*** Opening Entries provided ***

Context: an optimization exercise on an open-source flow, tuned for small area, a short achievable clock period and few clock cycles per item. The choices shown serve that exercise and are no tape-out recipe. Only simulation tests tie the RTL to the original design; equivalence was not proved. Power is estimated from default activity; no workload was simulated.

===== flow/run.sh =====
#!/bin/bash
# synth_recipe.tcl (not shown) runs the flow's synth.tcl, then flattens the netlist and writes it again
# the make line also repeats each setting of config.mk as NAME=value (left out here)
make -C /OpenROAD-flow-scripts/flow DESIGN_CONFIG=/design/flow/config.mk WORK_HOME=/design/flow/orfs CLKGATE_MAP_FILE= SYNTH_SCRIPT=/design/flow/synth_recipe.tcl finish

===== flow/config.mk =====
export PLATFORM = sky130hd
export DESIGN_NAME = transport_receiver_connection_fsm
export DESIGN_NICKNAME = transport_receiver_connection_fsm
export VERILOG_FILES = /design/flow/design.v
export SDC_FILE = /design/flow/constraint.sdc
export NUM_CORES = 4
export LEC_CHECK = 0
export CAP_MARGIN = 20
export CORE_MARGIN = 2
export CORE_UTILIZATION = 40
export SETUP_SLACK_MARGIN = 4
export SLEW_MARGIN = 20
export TNS_END_PERCENT = 5

===== flow/constraint.sdc =====
create_clock -name core_clock -period 8.0 [get_ports {clock}]
set_input_delay 1.6000 -clock core_clock [delete_from_list [all_inputs] [get_ports {clock}]]
set_output_delay 1.6000 -clock core_clock [all_outputs]
set_load 0.01 [all_outputs]

===== flow/design.v =====
`timescale 1ns / 1ps
package trcf_pkg;
   localparam int FIELD_LEN_W = 13;
   localparam logic [1:0] CMD_SEGMENT = 2'd0;
   localparam logic [1:0] CMD_LISTEN  = 2'd1;
   localparam logic [1:0] CMD_CONSUME = 2'd2;
   localparam logic [1:0] CMD_TICK    = 2'd3;
   localparam logic [2:0] SEG_SYN  = 3'd0;
   localparam logic [2:0] SEG_FIN  = 3'd2;
   localparam logic [2:0] SEG_DATA = 3'd4;
   localparam logic [1:0] REPLY_SYNACK  = 2'd0;
   localparam logic [1:0] REPLY_FINACK  = 2'd1;
   localparam logic [1:0] REPLY_DATAACK = 2'd2;
   localparam logic [1:0] STATUS_OK      = 2'd0;
   localparam logic [1:0] STATUS_REFUSED = 2'd1;
   localparam logic [1:0] STATUS_SHORT   = 2'd2;
   localparam logic [1:0] STATUS_NO_SLOT = 2'd3;
   localparam logic [1:0] CONN_CLOSED = 2'd0;
   localparam logic [1:0] CONN_LISTEN = 2'd1;
   localparam logic [1:0] CONN_OPEN   = 2'd2;
   localparam logic [1:0] CONN_CWAIT  = 2'd3;
   localparam logic [2:0] REG_ENABLE    = 3'd0;
   localparam logic [2:0] REG_PORT0     = 3'd1;
   localparam logic [2:0] REG_CLOSEWAIT = 3'd5;
   localparam logic [15:0] CLOSEWAIT_RESET = 16'd100;
   typedef struct packed {
      logic [FIELD_LEN_W-1:0] read_length;
      logic [FIELD_LEN_W-1:0] seg_length;
      logic [31:0]            seq_num;
      logic [15:0]            to_port;
      logic [15:0]            from_port;
      logic [7:0]             src_node;
      logic [2:0]             seg_type;
      logic [1:0]             slot;
   } req_data_type;
   typedef struct packed {
      logic [FIELD_LEN_W-1:0] buffered_bytes;
      logic [1:0]             slot_state;
      logic [1:0]             status;
      logic [31:0]            reply_ack_num;
      logic [15:0]            reply_from_port;
      logic [15:0]            reply_to_port;
      logic [7:0]             reply_node;
      logic                   reply_valid;
   } rsp_data_type;
   typedef struct packed {
      logic [1:0]             conn_state;
      logic [7:0]             peer_node;
      logic [15:0]            peer_port;
      logic [31:0]            expected_seq;
      logic [FIELD_LEN_W-1:0] used_bytes;
      logic [15:0]            closewait_count;
   } slot_entry_type;
   localparam int SLOT_ENTRY_W = 2 + 8 + 16 + 32 + FIELD_LEN_W + 16;
   typedef struct packed {
      logic [31:0] a;
      logic [31:0] b;
      logic        sub;
   } alu_op_type;
   typedef struct packed {
      logic [31:0] result;
      logic        borrow;
      logic        zero;
   } alu_res_type;
endpackage
`timescale 1ns / 1ps
import trcf_pkg::*;
module transport_receiver_connection_fsm
#(
   parameter int SLOTS     = 4,
   parameter int BUF_BYTES = 4096
) (
   input  logic         clock,
   input  logic         reset,
   input  logic         req_tvalid,
   output logic         req_tready,
   input  logic [103:0] req_tdata,
   input  logic [1:0]   req_tuser,
   output logic         rsp_tvalid,
   input  logic         rsp_tready,
   output logic [95:0]  rsp_tdata,
   output logic [1:0]   rsp_tuser,
   input  logic         csr_valid,
   output logic         csr_ready,
   input  logic [2:0]   csr_index,
   input  logic [15:0]  csr_data
);
   logic [3:0]  enable_ff;
   logic [15:0] port_ff [4];
   logic [15:0] closewait_ff;
   assign csr_ready = !reset;
   logic [15:0] csr_wdata;
   assign csr_wdata = reset ? 16'd0 : csr_data;
   always_ff @(posedge clock) begin
      if (reset || (csr_valid && csr_index == 3'd0)) enable_ff <= csr_wdata[3:0];
      if (reset || (csr_valid && csr_index == 3'd5)) begin
         closewait_ff <= reset ? CLOSEWAIT_RESET : csr_data;
      end
      for (int i = 0; i < 4; i++) begin
         if (reset || (csr_valid && csr_index == 3'(i + 1))) port_ff[i] <= csr_wdata;
      end
   end
   logic        rv_ff;
   logic        acc;
   assign req_tready = !reset && (!rv_ff || rsp_tready);
   assign acc        = req_tvalid && req_tready;
   logic [15:0] r_to;
   logic [3:0]  match, s1_sel;
   logic        s1_seg, s1_lis, s1_con, s1_tick;
   logic        s1_syn, s1_fin, s1_data;
   logic [7:0]  s1_node;
   logic [15:0] s1_from;
   logic [31:0] s1_seq;
   logic [12:0] r_slen, r_rlen;
   assign r_to    = req_tdata[44:29];
   assign s1_seg  = (req_tuser == CMD_SEGMENT);
   assign s1_lis  = (req_tuser == CMD_LISTEN);
   assign s1_con  = (req_tuser == CMD_CONSUME);
   assign s1_tick = (req_tuser == CMD_TICK);
   assign s1_syn  = (req_tdata[4:2] == SEG_SYN);
   assign s1_fin  = (req_tdata[4:2] == SEG_FIN);
   assign s1_data = (req_tdata[4:2] == SEG_DATA);
   assign s1_node = req_tdata[12:5];
   assign s1_from = req_tdata[28:13];
   assign s1_seq  = req_tdata[76:45];
   assign r_slen  = req_tdata[89:77];
   assign r_rlen  = req_tdata[102:90];
   always_comb begin
      for (int i = 0; i < 4; i++) begin
         match[i] = enable_ff[i] && (port_ff[i] == r_to);
      end
      if (s1_seg) begin
         s1_sel[0] = match[0];
         s1_sel[1] = match[1] && !match[0];
         s1_sel[2] = match[2] && !match[1] && !match[0];
         s1_sel[3] = match[3] && !match[2] && !match[1] && !match[0];
      end else begin
         for (int i = 0; i < 4; i++) s1_sel[i] = (req_tdata[1:0] == 2'(i));
      end
   end
   logic [1:0]  st_ff   [4];
   logic [7:0]  node_ff [4];
   logic [15:0] pport_ff[4];
   logic [31:0] seq_ff  [4];    
   logic [11:0] used_ff [4];
   logic        found;
   logic [31:0] seq_sum;
   assign found   = |s1_sel;
   logic [3:0] peq_i, seq_i;
   always_comb begin
      for (int i = 0; i < 4; i++) begin
         peq_i[i] = (node_ff[i] == s1_node) && (pport_ff[i] == s1_from);
         seq_i[i] = (seq_ff[i] == s1_seq);
      end
   end
   logic [12:0] addop;
   logic [13:0] sum_i [4];
   logic [7:0]  lo_i [4];
   logic [6:0]  hi0_i [4];
   logic [6:0]  hi1_i [4];
   logic [3:0]  ok_i;
   logic [12:0] fcar_i [4];
   logic [12:0] cbor_i [4];
   assign addop = s1_con ? {~r_rlen[11:0], 1'b1} : {r_slen[11:0], 1'b0};
   always_comb begin
      for (int i = 0; i < 4; i++) begin
         lo_i[i]  = {1'b0, used_ff[i][5:0], 1'b1} + {1'b0, addop[6:0]};
         hi0_i[i] = {1'b0, used_ff[i][11:6]} + {1'b0, addop[12:7]};
         hi1_i[i] = {1'b0, used_ff[i][11:6]} + {1'b0, addop[12:7]} + 7'd1;
         sum_i[i] = {lo_i[i][7] ? hi1_i[i] : hi0_i[i], lo_i[i][6:0]};
         fcar_i[i] = {1'b0, used_ff[i]} + {1'b0, r_slen[11:0]};
         cbor_i[i] = {1'b0, used_ff[i]} - {1'b0, r_rlen[11:0]};
         ok_i[i]  = s1_con ? (!cbor_i[i][12] && !r_rlen[12]) : (!fcar_i[i][12] && !r_slen[12]);
      end
   end
   logic [13:0] seq_lo;
   logic [18:0] seq_hi1;
   assign seq_lo  = {1'b0, s1_seq[12:0]} + {1'b0, r_slen};
   assign seq_hi1 = s1_seq[31:13] + 19'd1;
   assign seq_sum = {seq_lo[13] ? seq_hi1 : s1_seq[31:13], seq_lo[12:0]};
   logic [1:0]  status_i [4];
   logic [1:0]  rtype_i [4];
   logic [3:0]  reply_i, dack_i;
   logic [3:0]  w_peer_i, w_seq_i, w_used_i_, w_fin_i, w_lis_i;
   always_comb begin
      for (int i = 0; i < 4; i++) begin
         status_i[i]  = STATUS_OK;
         rtype_i[i]   = REPLY_SYNACK;
         reply_i[i]   = 1'b0;
         dack_i[i]    = 1'b0;
         w_peer_i[i]  = 1'b0;
         w_seq_i[i]   = 1'b0;
         w_used_i_[i] = 1'b0;
         w_fin_i[i]   = 1'b0;
         w_lis_i[i]   = 1'b0;
         if (s1_seg) begin
            status_i[i] = STATUS_REFUSED;
            case (st_ff[i])
               CONN_LISTEN: begin
                  if (s1_syn) begin
                     w_peer_i[i] = 1'b1;
                     w_seq_i[i]  = 1'b1;
                     status_i[i] = STATUS_OK;
                     reply_i[i]  = 1'b1;
                  end
               end
               CONN_OPEN: begin
                  if (peq_i[i]) begin
                     if (s1_syn) begin
                        w_seq_i[i]  = 1'b1;
                        status_i[i] = STATUS_OK;
                        reply_i[i]  = 1'b1;
                     end else if (s1_data) begin
                        status_i[i] = STATUS_OK;
                        rtype_i[i]  = REPLY_DATAACK;
                        if (!seq_i[i]) begin
                           reply_i[i] = 1'b1;
                           dack_i[i]  = 1'b1;
                        end else if (ok_i[i]) begin
                           w_seq_i[i]   = 1'b1;
                           w_used_i_[i] = 1'b1;
                           reply_i[i]   = 1'b1;
                           dack_i[i]    = 1'b1;
                        end
                     end else if (s1_fin) begin
                        w_fin_i[i]  = 1'b1;
                        status_i[i] = STATUS_OK;
                        reply_i[i]  = 1'b1;
                        rtype_i[i]  = REPLY_FINACK;
                     end
                  end
               end
               CONN_CWAIT: begin
                  if (s1_fin) begin
                     status_i[i] = STATUS_OK;
                     reply_i[i]  = 1'b1;
                     rtype_i[i]  = REPLY_FINACK;
                  end
               end
               default: ;
            endcase
         end else if (s1_lis) begin
            if (enable_ff[i] && st_ff[i] == CONN_CLOSED) begin
               w_lis_i[i] = 1'b1;
            end else begin
               status_i[i] = STATUS_REFUSED;
            end
         end else if (s1_con) begin
            if (!enable_ff[i] || st_ff[i] != CONN_OPEN) begin
               status_i[i] = STATUS_REFUSED;
            end else if (!ok_i[i]) begin
               status_i[i] = STATUS_SHORT;
            end else begin
               w_used_i_[i] = 1'b1;
            end
         end
         if (!reply_i[i]) rtype_i[i] = REPLY_SYNACK;
      end
   end
   logic [1:0]  status, rtype;
   logic        reply, dack;
   always_comb begin
      status = (s1_seg && !found) ? STATUS_NO_SLOT : 2'd0;
      rtype  = 2'd0;
      for (int i = 0; i < 4; i++) begin
         status = status | ({2{s1_sel[i]}} & status_i[i]);
         rtype  = rtype  | ({2{s1_sel[i]}} & rtype_i[i]);
      end
      reply = |(s1_sel & reply_i);
      dack  = |(s1_sel & dack_i);
   end
   logic [3:0] rsel_ff;         
   logic [3:0] asel_ff;         
   logic [3:0] hsel_ff;         
   logic [1:0] status_ff;
   logic [1:0] rtype_ff;
   always_ff @(posedge clock) begin
      if (reset) begin
         rv_ff <= 1'b0;
      end else if (acc) begin
         rv_ff <= 1'b1;
      end else if (rsp_tready) begin
         rv_ff <= 1'b0;
      end
   end
   always_ff @(posedge clock) begin
      if (acc) begin
         status_ff <= status;
         rtype_ff  <= rtype;
         rsel_ff   <= s1_sel & reply_i;
         asel_ff   <= s1_sel & dack_i;
         hsel_ff   <= s1_sel;
      end
   end
   logic [7:0]  o_node;
   logic [15:0] o_to, o_from;
   logic [31:0] o_ack;
   logic [1:0]  o_state;
   logic [11:0] o_used;
   always_comb begin
      o_node  = '0;
      o_to    = '0;
      o_from  = '0;
      o_ack   = '0;
      o_state = '0;
      o_used  = '0;
      for (int i = 0; i < 4; i++) begin
         o_node  = o_node  | ({8{rsel_ff[i]}}  & node_ff[i]);
         o_to    = o_to    | ({16{rsel_ff[i]}} & pport_ff[i]);
         o_from  = o_from  | ({16{rsel_ff[i]}} & port_ff[i]);
         o_ack   = o_ack   | ({32{asel_ff[i]}} & seq_ff[i]);
         o_state = o_state | ({2{hsel_ff[i]}}  & st_ff[i]);
         o_used  = o_used  | ({12{hsel_ff[i]}} & used_ff[i]);
      end
   end
   assign rsp_tvalid = rv_ff;
   assign rsp_tuser  = rtype_ff;
   assign rsp_tdata  = {6'd0, 1'b0, o_used, o_state, status_ff, o_ack, o_from, o_to, o_node,
                        |rsel_ff};
   logic [31:0] wseq;
   logic [1:0]  wst;
   assign wseq = s1_data ? seq_sum : s1_seq;
   assign wst  = (reset || s1_tick) ? CONN_CLOSED :
                 s1_lis             ? CONN_LISTEN :
                 s1_fin             ? CONN_CWAIT  : CONN_OPEN;
   logic [3:0]  tick_i, close_i, w_st_i, w_used_i, w_shi_i, w_slo_i;
   logic [15:0] slo_n [4];
   logic [11:0] used_n [4];
   always_comb begin
      for (int i = 0; i < 4; i++) begin
         tick_i[i]   = acc && s1_tick && st_ff[i] == CONN_CWAIT;
         close_i[i]  = tick_i[i] && (seq_ff[i][15:1] == 15'd0);
         w_st_i[i]   = reset || close_i[i] || (acc && s1_sel[i] && (w_peer_i[i] || w_fin_i[i] || w_lis_i[i]));
         w_used_i[i] = reset || close_i[i] || (acc && s1_sel[i] && w_used_i_[i]);
         w_shi_i[i]  = acc && s1_sel[i] && w_seq_i[i];
         w_slo_i[i]  = (acc && s1_sel[i] && (w_seq_i[i] || w_fin_i[i])) || (tick_i[i] && !close_i[i]);
         used_n[i]   = (reset || s1_tick) ? 12'd0 : sum_i[i][12:1];
         slo_n[i]    = s1_tick ? seq_ff[i][15:0] - 16'd1 :
                       s1_fin  ? closewait_ff : wseq[15:0];
      end
   end
   always_ff @(posedge clock) begin
      for (int i = 0; i < 4; i++) begin
         if (w_st_i[i]) st_ff[i] <= wst;
         if (w_used_i[i]) used_ff[i] <= used_n[i];
         if (acc && s1_sel[i] && w_peer_i[i]) begin
            node_ff[i]  <= s1_node;
            pport_ff[i] <= s1_from;
         end
         if (w_shi_i[i]) seq_ff[i][31:16] <= wseq[31:16];
         if (w_slo_i[i]) seq_ff[i][15:0] <= slo_n[i];
      end
   end
endmodule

*** Closing Entries provided ***

→ Exercise prompt
The lines from the start of the entries above through the line containing "# the make line" are the ones to return, please; copy them exactly and include both ends.

→ Answer box
Context: an optimization exercise on an open-source flow, tuned for small area, a short achievable clock period and few clock cycles per item. The choices shown serve that exercise and are no tape-out recipe. Only simulation tests tie the RTL to the original design; equivalence was not proved. Power is estimated from default activity; no workload was simulated.

===== flow/run.sh =====
#!/bin/bash
# synth_recipe.tcl (not shown) runs the flow's synth.tcl, then flattens the netlist and writes it again
# the make line also repeats each setting of config.mk as NAME=value (left out here)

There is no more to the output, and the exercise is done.